===== config.mk =====
export PLATFORM = sky130hd
export DESIGN_NAME = misc_config_bank
export DESIGN_NICKNAME = d
export VERILOG_FILES = /design/src/logic/misc_config_bank.v /design/src/logic/fire_tally.v /design/src/logic/supply_level_lock.v
export VERILOG_INCLUDE_DIRS = /design/src /design/src/shared
export SDC_FILE = /design/constraint.sdc
export NUM_CORES = 1
export LEC_CHECK = 0
export BUFFER_PORTS_ARGS = -buffer_cell sky130_fd_sc_hd__buf_2
export CAP_MARGIN = 20
export CELL_PAD_IN_SITES_DETAIL_PLACEMENT = 0
export CELL_PAD_IN_SITES_GLOBAL_PLACEMENT = 1
export CORE_ASPECT_RATIO = 1.5
export CORE_MARGIN = 2
export CORE_UTILIZATION = 24
export CTS_CLUSTER_SIZE = 24
export DETAILED_ROUTE_END_ITERATION = 8
export PLACE_DENSITY_LB_ADDON = 0.25
export SLEW_MARGIN = 20
export SYNTH_ARGS = -nofsm -noshare
export SYNTH_HDL_FRONTEND = slang
export SYNTH_SLANG_ARGS = --single-unit
export TNS_END_PERCENT = 5

===== constraint.sdc =====
create_clock -name clk -period 3.66 [get_ports clk]
set_input_delay 1.098 -clock clk [delete_from_list [all_inputs] [get_ports clk]]
set_output_delay 1.098 -clock clk [all_outputs]
set_load 0.01 [all_outputs]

· · · · · · ·

Transcribe the entire listing above exactly.

▸ TASK OUTPUT
===== config.mk =====
export PLATFORM = sky130hd
export DESIGN_NAME = misc_config_bank
export DESIGN_NICKNAME = d
export VERILOG_FILES = /design/src/logic/misc_config_bank.v /design/src/logic/fire_tally.v /design/src/logic/supply_level_lock.v
export VERILOG_INCLUDE_DIRS = /design/src /design/src/shared
export SDC_FILE = /design/constraint.sdc
export NUM_CORES = 1
export LEC_CHECK = 0
export BUFFER_PORTS_ARGS = -buffer_cell sky130_fd_sc_hd__buf_2
export CAP_MARGIN = 20
export CELL_PAD_IN_SITES_DETAIL_PLACEMENT = 0
export CELL_PAD_IN_SITES_GLOBAL_PLACEMENT = 1
export CORE_ASPECT_RATIO = 1.5
export CORE_MARGIN = 2
export CORE_UTILIZATION = 24
export CTS_CLUSTER_SIZE = 24
export DETAILED_ROUTE_END_ITERATION = 8
export PLACE_DENSITY_LB_ADDON = 0.25
export SLEW_MARGIN = 20
export SYNTH_ARGS = -nofsm -noshare
export SYNTH_HDL_FRONTEND = slang
export SYNTH_SLANG_ARGS = --single-unit
export TNS_END_PERCENT = 5

===== constraint.sdc =====
create_clock -name clk -period 3.66 [get_ports clk]
set_input_delay 1.098 -clock clk [delete_from_list [all_inputs] [get_ports clk]]
set_output_delay 1.098 -clock clk [all_outputs]
set_load 0.01 [all_outputs]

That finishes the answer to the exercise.